A source of confusion has been that designations for levels of care are variably applied to units caring for newborn infants and to the hospitals themselves. Facilities are usually designated by the highest level of care they provide, although they may provide less complex care as well. One exception may be freestanding children's hospitals, which may provide specialty and subspecialty care but transfer newborn infants to other facilities (often the hospital of birth) for lower levels of care as their medical conditions improve. Some hospitals have single units that integrate specialty and subspecialty care, and others have separate units for each level. Regional centers are hospitals that include the highest level of NICU care and serve regional needs through education, data collection, and transport services. Some perinatal centers with large delivery services have NICUs but depend on agreements with neighboring institutions for pediatric subspecialty services including advanced imaging and operating rooms. In some regions, perinatal centers may be great distances from pediatric subspecialty care. Furthermore, hospitals with specific designations may vary in the types of neonatal services that are provided. In a survey of California hospitals, for example, facilities that were designated by the state as regional, community, and intermediate newborn units varied considerably within these categories in the services available (L.J. Van Marter, MD, MPH, Report to the Section on Perinatal Pediatrics Executive Committee, October 2001).

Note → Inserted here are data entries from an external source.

This is an optimization exercise on Yosys and OpenROAD, whose aim is small area, a short achievable clock period and few clock cycles, not a production implementation.
Where RTL was checked, it was by simulation tests only, not by an equivalence proof against the original.
No activity file was given, so power comes from the tool's default toggle rates.

==> flow/design.v <==
module st7032_encoder (
    input  wire        clk,
    input  wire        rst,         
    input  wire        cmd_valid,
    output reg         cmd_ready,
    input  wire [15:0] cmd_word,
    input  wire [15:0] cmd_len,
    input  wire        pay_valid,
    output wire        pay_ready,
    input  wire [7:0]  pay_data,
    output reg         rsp_valid,
    output reg  [2:0]  rsp_result,
    output wire [7:0]  rsp_data,
    output wire [3:0]  rsp_step,
    output reg         ev_valid,
    input  wire        ev_ready,
    output wire [2:0]  ev_kind,
    output wire [7:0]  ev_data,
    input  wire        ev_ok,
    input  wire [7:0]  ev_rdata
);
    localparam [2:0] EV_CFG   = 3'd0;
    localparam [2:0] EV_BEGIN = 3'd1;
    localparam [2:0] EV_WRITE = 3'd2;
    localparam [2:0] EV_END   = 3'd3;
    localparam [2:0] EV_REQ   = 3'd4;
    localparam [2:0] EV_WAIT  = 3'd5;
    localparam [2:0] R_OK        = 3'd0;
    localparam [2:0] R_IGNORED   = 3'd1;
    localparam [2:0] R_NOT_READY = 3'd2;
    localparam [2:0] R_BUS_ERROR = 3'd3;
    localparam [2:0] R_READ_FAIL = 3'd4;
    localparam [2:0] R_INVALID   = 3'd5;
    localparam [3:0] S_CFG   = {1'b0, EV_CFG};
    localparam [3:0] S_BEGIN = {1'b0, EV_BEGIN};
    localparam [3:0] S_WSEL  = {1'b0, EV_WRITE};
    localparam [3:0] S_WBYTE = {1'b1, EV_WRITE};
    localparam [3:0] S_END   = {1'b0, EV_END};
    localparam [3:0] S_REQ   = {1'b0, EV_REQ};
    localparam [3:0] S_WAIT  = {1'b0, EV_WAIT};
    reg [3:0]  st;          
    reg [3:0]  op;          
    reg        ready;       
    reg        lines2;      
    reg [7:0]  b;           
    reg [15:0] c;           
    reg        pm;          
    reg        dv;          
    reg        sf;          
    wire busy = !cmd_ready;
    wire idle = cmd_ready;
    wire is_init  = (op == 4'h0);
    wire is_avail = (op == 4'h1);
    wire is_pseq  = (op == 4'h3);
    wire is_data  = (op[3:1] == 3'b001);
    wire in_write = (st[2:0] == EV_WRITE);
    assign ev_kind   = st[2:0];
    assign ev_data   = b;
    reg        pmw, pmv;
    assign pay_ready = (pmw && ev_ready) || pmv;
    assign rsp_data  = b & {8{dv}};
    assign rsp_step  = ~c[3:0] & {4{sf}};
    wire [3:0] w_op = cmd_word[15:12];
    wire [2:0] w_f  = cmd_word[10:8];
    wire [7:0] w_a  = cmd_word[7:0];
    wire w_is2  = (w_op == 4'h2);
    wire w_isA  = (w_op == 4'hA);
    wire w_isB  = (w_op == 4'hB);
    wire w_is7  = (w_op == 4'h7);
    wire w_is6  = (w_op == 4'h6);
    wire w_use_alo = w_is2 || w_isA || w_isB;                  
    wire w_use_a7  = w_is2 || w_isB;                           
    wire w_use_f0  = (w_op == 4'h0) || w_is6 || w_is7 ||
                     (w_op == 4'h8) || (w_op == 4'h9) || w_isB;
    wire w_use_f1  = w_is6 || w_is7;
    wire w_invalid = cmd_word[11] || (w_op == 4'hF) ||
                     ((|w_a[6:0]) && !w_use_alo) || (w_a[7] && !w_use_a7) ||
                     (w_f[0] && !w_use_f0) || (w_f[1] && !w_use_f1) ||
                     (w_f[2] && !w_is7);
    wire w_open   = (w_op[3:1] == 3'b000);    
    wire w_notrdy = !w_open && !ready;
    wire w_ignore = (w_op == 4'hB) && w_f[0] && !lines2;
    wire w_run    = !w_invalid && !w_notrdy && !w_ignore;
    wire w_init   = (w_op == 4'h0) && !w_invalid;
    wire [2:0] w_res = w_invalid ? R_INVALID : w_notrdy ? R_NOT_READY :
                       w_ignore ? R_IGNORED : R_OK;
    wire [3:0] w_st  = (w_op == 4'h0) ? S_CFG : (w_op[3:2] == 2'b11) ? S_REQ : S_BEGIN;
    wire [2:0] c_f = c[10:8];
    wire [7:0] c_a = c[7:0];
    reg  [7:0] cbyte;
    always @(*) begin
        case (op)
            4'h0: begin
                case (~c[3:0])
                    4'd1:    cbyte = 8'h38;
                    4'd2:    cbyte = 8'h39;
                    4'd3:    cbyte = 8'h14;
                    4'd4:    cbyte = 8'h79;
                    4'd5:    cbyte = 8'h50;
                    4'd6:    cbyte = 8'h6C;
                    4'd7:    cbyte = 8'h0C;
                    4'd8:    cbyte = 8'h01;
                    default: cbyte = 8'h06;
                endcase
            end
            4'h2:    cbyte = c_a;
            4'h4:    cbyte = 8'h01;
            4'h5:    cbyte = 8'h02;
            4'h6:    cbyte = {6'b000001, c_f[1:0]};
            4'h7:    cbyte = {5'b00001, c_f};
            4'h8:    cbyte = {5'b00011, c_f[0], 2'b00};
            4'h9:    cbyte = {5'b00010, c_f[0], 2'b00};
            4'hA:    cbyte = {1'b1, c_a[6:0]};
            default: cbyte = {1'b1, c_a[6] ^ c_f[0], c_a[5:0]};
        endcase
    end
    reg [7:0] rd_byte;
    always @(*) begin
        case (op[1:0])
            2'b00:   rd_byte = ev_rdata;                   
            2'b01:   rd_byte = {7'b0, ev_rdata[7]};        
            default: rd_byte = {1'b0, ev_rdata[6:0]};      
        endcase
    end
    wire step1 = (c[3:0] == ~4'd1);
    wire step9 = (c[3:0] == ~4'd9);
    wire err   = rsp_result[0];           
    wire acc  = cmd_valid && cmd_ready;
    wire fire = ev_valid && ev_ready;
    wire take = pay_valid && pay_ready;
    wire f_cfg   = fire && st == S_CFG;
    wire f_begin = fire && st == S_BEGIN;
    wire f_write = fire && in_write;
    wire f_end   = fire && st == S_END;
    wire f_req   = fire && st == S_REQ;
    wire f_wait  = fire && st == S_WAIT;
    wire f_wait1 = f_wait && b[1:0] == 2'd1;
    wire f_wait2 = f_wait && b[1:0] == 2'd2;
    wire f_wait3 = f_wait && b[1:0] == 2'd3;
    wire f_cbyte   = f_write && !st[3] && !is_pseq;
    wire pay_wait  = f_write && !take && pm;
    wire init_adv  = (f_wait1 && is_init && !err && !step1 && !step9) || f_wait2;
    wire init_bad  = f_wait1 && is_init && err;
    wire done = f_req || f_wait3 || (f_end && (is_avail || is_data)) ||
                (f_wait1 && (!is_init || err));
    always @(posedge clk) begin
        if (rst) begin
            cmd_ready <= 1'b1;
            rsp_valid <= 1'b0;
        end else if (acc) begin
            cmd_ready <= !w_run;
            rsp_valid <= !w_run;
        end else if (done) begin
            cmd_ready <= 1'b1;
            rsp_valid <= 1'b1;
        end
    end
    wire v_n = rst ? 1'b0 : acc ? w_run : (done || pay_wait) ? 1'b0 :
               take ? 1'b1 : ev_valid;
    always @(posedge clk)
        ev_valid <= v_n;
    always @(posedge clk) begin
        if (rst)
            ready <= 1'b0;
        else if (acc && w_init)
            ready <= 1'b0;
        else if (f_wait3)
            ready <= 1'b1;
    end
    always @(posedge clk)
        if (acc && w_init)
            lines2 <= w_f[0];
    always @(posedge clk)
        if (idle)
            op <= w_op;
    always @(posedge clk)
        if (idle)
            st <= w_st;
        else if (f_cfg || init_adv)
            st <= S_BEGIN;
        else if (f_begin)
            st <= is_avail ? S_END : S_WSEL;
        else if (f_write)
            st <= (take || pm || f_cbyte) ? S_WBYTE : S_END;
        else if (f_end)
            st <= S_WAIT;
    always @(posedge clk)
        if (acc)
            rsp_result <= w_res;
        else if (f_req)
            rsp_result <= {!ev_ok, 2'b00};
        else if (f_end)
            rsp_result <= {1'b0, {2{!is_avail && !ev_ok}}};
    always @(posedge clk)
        if (acc)
            dv <= 1'b0;
        else if (f_req)
            dv <= ev_ok;
        else if (f_end)
            dv <= is_avail;
    always @(posedge clk)
        if (acc)
            sf <= 1'b0;
        else if (init_bad)
            sf <= 1'b1;
    wire pm_n = rst ? 1'b0 : acc ? (w_run && (w_op == 4'h3) && (cmd_len != 16'd0)) :
                take ? (c != 16'd1) : pm;
    always @(posedge clk) begin
        pm  <= pm_n;
        pmw <= pm_n && !acc && (in_write || f_begin);
        pmv <= pm_n && !v_n;
    end
    wire        dec = take || init_adv;
    wire [15:0] cz;                       
    assign cz[0] = 1'b1;
    genvar gi;
    generate
        for (gi = 1; gi < 16; gi = gi + 1) begin : g_cz
            assign cz[gi] = cz[gi - 1] && !c[gi - 1];
        end
    endgenerate
    wire [15:0] w_c = (w_op == 4'h3) ? cmd_len :
                      {cmd_len[15:11], cmd_word[10:4], cmd_word[3:1] | {3{w_op == 4'h0}}, cmd_word[0]};
    wire [15:0] c_dec = c ^ (cz & {16{dec}});
    always @(posedge clk) begin
        c[15:4] <= idle ? w_c[15:4] : c_dec[15:4];
        c[3:0]  <= acc  ? w_c[3:0]  : c_dec[3:0];     
    end
    wire ld_sel  = f_begin;
    wire ld_3e   = acc || init_adv;
    wire ld_w    = f_end;                 
    wire ld_w23  = f_wait1 && is_init && (step1 || step9);
    wire b_hold  = !(ld_3e || ld_sel || f_cbyte || take || ld_w || ld_w23 || f_req);
    always @(posedge clk)
        b <= ({8{ld_3e}}             & 8'h3E)                     |
             ({8{ld_sel}}            & {1'b0, is_data, 6'b0})     |
             ({8{f_cbyte}}           & cbyte)                     |
             ({8{take}}              & pay_data)                  |
             ({8{ld_w}}              & {7'b0, ev_ok || !is_avail}) |
             ({8{ld_w23}}            & {6'b0, 1'b1, step9})      |
             ({8{f_req}}             & rd_byte)                   |
             ({8{b_hold}}            & b);
endmodule
export LEC_CHECK = 0
export CAP_MARGIN = 20
export CORE_MARGIN = 2
export CORE_UTILIZATION = 40
export SETUP_SLACK_MARGIN = 1.8
export SLEW_MARGIN = 20
create_clock -name core_clock -period 4.0 [get_ports {clk}]
standard.sh (not shown) runs the stock make flow with config.mk's settings and CLKGATE_MAP_FILE= SYNTH_SCRIPT=/design/flow/synth_recipe.tcl, a recipe that flattens the netlist after the stock synthesis.
==> flow/flow/run.sh <==
#!/bin/bash
set -euo pipefail
cd "$(dirname "$0")/.."
export BUFFER_PORTS_ARGS="-buffer_cell sky130_fd_sc_hd__buf_1"
DU="sky130_fd_sc_hd__probe_p_8 sky130_fd_sc_hd__probec_p_8 sky130_fd_sc_hd__lpflow_bleeder_1 sky130_fd_sc_hd__lpflow_clkbufkapwr_1 sky130_fd_sc_hd__lpflow_clkbufkapwr_16 sky130_fd_sc_hd__lpflow_clkbufkapwr_2 sky130_fd_sc_hd__lpflow_clkbufkapwr_4 sky130_fd_sc_hd__lpflow_clkbufkapwr_8 sky130_fd_sc_hd__lpflow_clkinvkapwr_1 sky130_fd_sc_hd__lpflow_clkinvkapwr_16 sky130_fd_sc_hd__lpflow_clkinvkapwr_2 sky130_fd_sc_hd__lpflow_clkinvkapwr_4 sky130_fd_sc_hd__lpflow_clkinvkapwr_8 sky130_fd_sc_hd__lpflow_decapkapwr_12 sky130_fd_sc_hd__lpflow_decapkapwr_3 sky130_fd_sc_hd__lpflow_decapkapwr_4 sky130_fd_sc_hd__lpflow_decapkapwr_6 sky130_fd_sc_hd__lpflow_decapkapwr_8 sky130_fd_sc_hd__lpflow_inputiso0n_1 sky130_fd_sc_hd__lpflow_inputiso0p_1 sky130_fd_sc_hd__lpflow_inputiso1n_1 sky130_fd_sc_hd__lpflow_inputiso1p_1 sky130_fd_sc_hd__lpflow_inputisolatch_1 sky130_fd_sc_hd__lpflow_isobufsrc_1 sky130_fd_sc_hd__lpflow_isobufsrc_16 sky130_fd_sc_hd__lpflow_isobufsrc_2 sky130_fd_sc_hd__lpflow_isobufsrc_4 sky130_fd_sc_hd__lpflow_isobufsrc_8 sky130_fd_sc_hd__lpflow_isobufsrckapwr_16 sky130_fd_sc_hd__lpflow_lsbuf_lh_hl_isowell_tap_1 sky130_fd_sc_hd__lpflow_lsbuf_lh_hl_isowell_tap_2 sky130_fd_sc_hd__lpflow_lsbuf_lh_hl_isowell_tap_4 sky130_fd_sc_hd__lpflow_lsbuf_lh_isowell_4 sky130_fd_sc_hd__lpflow_lsbuf_lh_isowell_tap_1 sky130_fd_sc_hd__lpflow_lsbuf_lh_isowell_tap_2 sky130_fd_sc_hd__lpflow_lsbuf_lh_isowell_tap_4"
for c in or4_1 or4_2 or4_4 or4b_1 or4b_2 or4b_4 or4bb_1 or4bb_2 or4bb_4 nor4_1 nor4_2 nor4_4 nor4b_1 nor4b_2 nor4b_4 nor4bb_1 nor4bb_2 nor4bb_4 or3_1 or3_2 or3_4 or3b_1 or3b_2 or3b_4; do
  DU="$DU sky130_fd_sc_hd__$c"
done
bash standard.sh "DONT_USE_CELLS=$DU" finish > make_finish.log 2>&1
Change:
--- a/flow/design.v
+++ b/flow/design.v
@@ -45,13 +45,12 @@
     reg [7:0]  b;           
     reg [15:0] c;           
     reg        pm;          
     reg        dv;          
     reg        sf;          
     wire busy = !cmd_ready;
-    wire idle = cmd_ready;
     wire is_init  = (op == 4'h0);
     wire is_avail = (op == 4'h1);
     wire is_pseq  = (op == 4'h3);
     wire is_data  = (op[3:1] == 3'b001);
     wire in_write = (st[2:0] == EV_WRITE);
     assign ev_kind   = st[2:0];
@@ -168,16 +167,16 @@
             ready <= 1'b1;
     end
     always @(posedge clk)
         if (acc && w_init)
             lines2 <= w_f[0];
     always @(posedge clk)
-        if (idle)
+        if (acc)
             op <= w_op;
     always @(posedge clk)
-        if (idle)
+        if (acc)
             st <= w_st;
         else if (f_cfg || init_adv)
             st <= S_BEGIN;
         else if (f_begin)
             st <= is_avail ? S_END : S_WSEL;
         else if (f_write)
@@ -216,19 +215,16 @@
     genvar gi;
     generate
         for (gi = 1; gi < 16; gi = gi + 1) begin : g_cz
             assign cz[gi] = cz[gi - 1] && !c[gi - 1];
         end
     endgenerate
-    wire [15:0] w_c = (w_op == 4'h3) ? cmd_len :
-                      {cmd_len[15:11], cmd_word[10:4], cmd_word[3:1] | {3{w_op == 4'h0}}, cmd_word[0]};
-    wire [15:0] c_dec = c ^ (cz & {16{dec}});
-    always @(posedge clk) begin
-        c[15:4] <= idle ? w_c[15:4] : c_dec[15:4];
-        c[3:0]  <= acc  ? w_c[3:0]  : c_dec[3:0];     
-    end
+    always @(posedge clk)
+        c <= acc ? ((w_op == 4'h3) ? cmd_len :
+                    {cmd_len[15:11], cmd_word[10:4], cmd_word[3:1] | {3{w_op == 4'h0}}, cmd_word[0]}) :
+                   c ^ (cz & {16{dec}});
     wire ld_sel  = f_begin;
     wire ld_3e   = acc || init_adv;
     wire ld_w    = f_end;                 
     wire ld_w23  = f_wait1 && is_init && (step1 || step9);
     wire b_hold  = !(ld_3e || ld_sel || f_cbyte || take || ld_w || ld_w23 || f_req);
     always @(posedge clk)
Effect: Worst setup slack got worse by 23 ps. Power fell slightly. Non-clock buffer count came out higher by 10. Routed wire length grows by a few percent. Final area goes up by a few percent. Cell count grows slightly. Via count is higher by a few percent. Maximum frequency came out lower slightly. Critical path depth is lower by 2. Sequential share of layout area is lower by 0.71 points. Die area stays flat.
Testbench counts after the change, summed over its fixed seeds: cycles 6,320.
Only the layout flow was run in the first run of this note; the RTL was not checked for function there.

-- separate check: timing with driven ports --
Ports are ideal in the flow. The routed layouts listed here were re-timed in OpenROAD. Step 1 (the two cells are an assumption about what drives the block):
set clk [get_ports {clk}]
set_driving_cell -lib_cell sky130_fd_sc_hd__clkbuf_16 $clk
set_driving_cell -lib_cell sky130_fd_sc_hd__buf_2 [delete_from_list [all_inputs] $clk]
Step 2, shift: input delay + t, output delay - t, t = (earliest + latest rising clock arrival at the registers) / 2. This alone moves slack from input paths to output paths. Slacks: ideal / step 1 / step 2; pairs: ideal / step 1.
| run | t (ns) | setup slack, ns | worst register clock-pin slew, ns | worst slew at a driven data input, ns | pins driven straight from the clock port |
|---|---|---|---|---|---|
| the first run | 0.325 | 1.873 / 1.878 / 1.553 | 0.09 / 0.09 | 0.03 | 1 |
| the second run | 0.333 | 1.849 / 1.856 / 1.524 | 0.09 / 0.09 | 0.04 | 1 |
After both steps every run listed still meets setup and hold. For the second run, which loses most, drivers alone change the setup slack by +0.007 ns; drivers and shift together by -0.325 ns.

Level of Care, Patient Volume, and Outcome
Most studies that link neonatal outcomes with levels of perinatal care indicate that morbidity and mortality for very low birth weight (VLBW) infants are improved when delivery occurs in a subspecialty facility rather than a basic or specialty facility even after adjustments for severity of illness.9 Contributing factors include the increased experience available at tertiary centers and the potential negative effect of the transport process. One report examined outcomes of 3769 singleton infants born at less than 32 weeks' gestation admitted to 17 Canadian NICUs during 1996–1997.10 Outborn infants (those born outside the centers and requiring transfer) had significantly greater risk of mortality (odds ratio [OR]: 1.7), severe intraventricular hemorrhage (OR: 2.2), respiratory distress syndrome (OR: 4.8), patent ductus arteriosus (OR: 1.6), and nosocomial infection (OR: 2.5), compared with infants born at tertiary care centers. In a separate report from the same database, the advantage of preterm birth at tertiary centers was inversely related to gestational age.11 The risk-adjusted incidence was significantly greater for outborn than inborn infants for mortality (OR: 2.2) and grade 3 or 4 intraventricular hemorrhage (OR: 2.1) at 26 weeks' gestation or less and for chronic lung disease (OR: 1.7) at 27 to 29 weeks' gestation. Another study analyzed neonatal mortality rates of 2375 infants with VLBW in South Carolina in 1993–1995 by level of perinatal services at the hospital of birth.12 Neonatal mortality rate, adjusted for birth weight and race, was significantly higher for infants born at level I and II hospitals and for level II hospitals with 24-hour neonatology coverage (267, 232, and 213 deaths per 1000 live births, respectively), compared with level III centers (146 deaths per 1000 live births). When a similar analysis of VLBW infants in South Carolina in 1991–1995 was restricted to Medicaid recipients (64% of VLBW births), the risk of death was also greater in level I and II hospitals (relative risk: 1.9; 95% confidence interval: 1.6–2.2), compared with level III hospitals, although not in level II hospitals with neonatology coverage.13
Even transfer between tertiary centers may increase the risk of mortality. In a study in Australia, 25% of infants less than 30 weeks' gestational age born at a tertiary care center during an 18-month period required transfer to another tertiary care center because the initial NICU was fully occupied.14 After exclusion of lethal malformations and adjustment for confounding variables, mortality in the transferred infants was significantly greater than in those who remained at the birth hospital. Thus, to the extent possible, delivery of a high-risk infant should be planned to occur in a facility capable of providing the anticipated appropriate level of NICU care. If delivery in a facility without the necessary capabilities cannot be avoided, the infant should be stabilized and transferred to a NICU with the appropriate capabilities to ensure optimal outcome.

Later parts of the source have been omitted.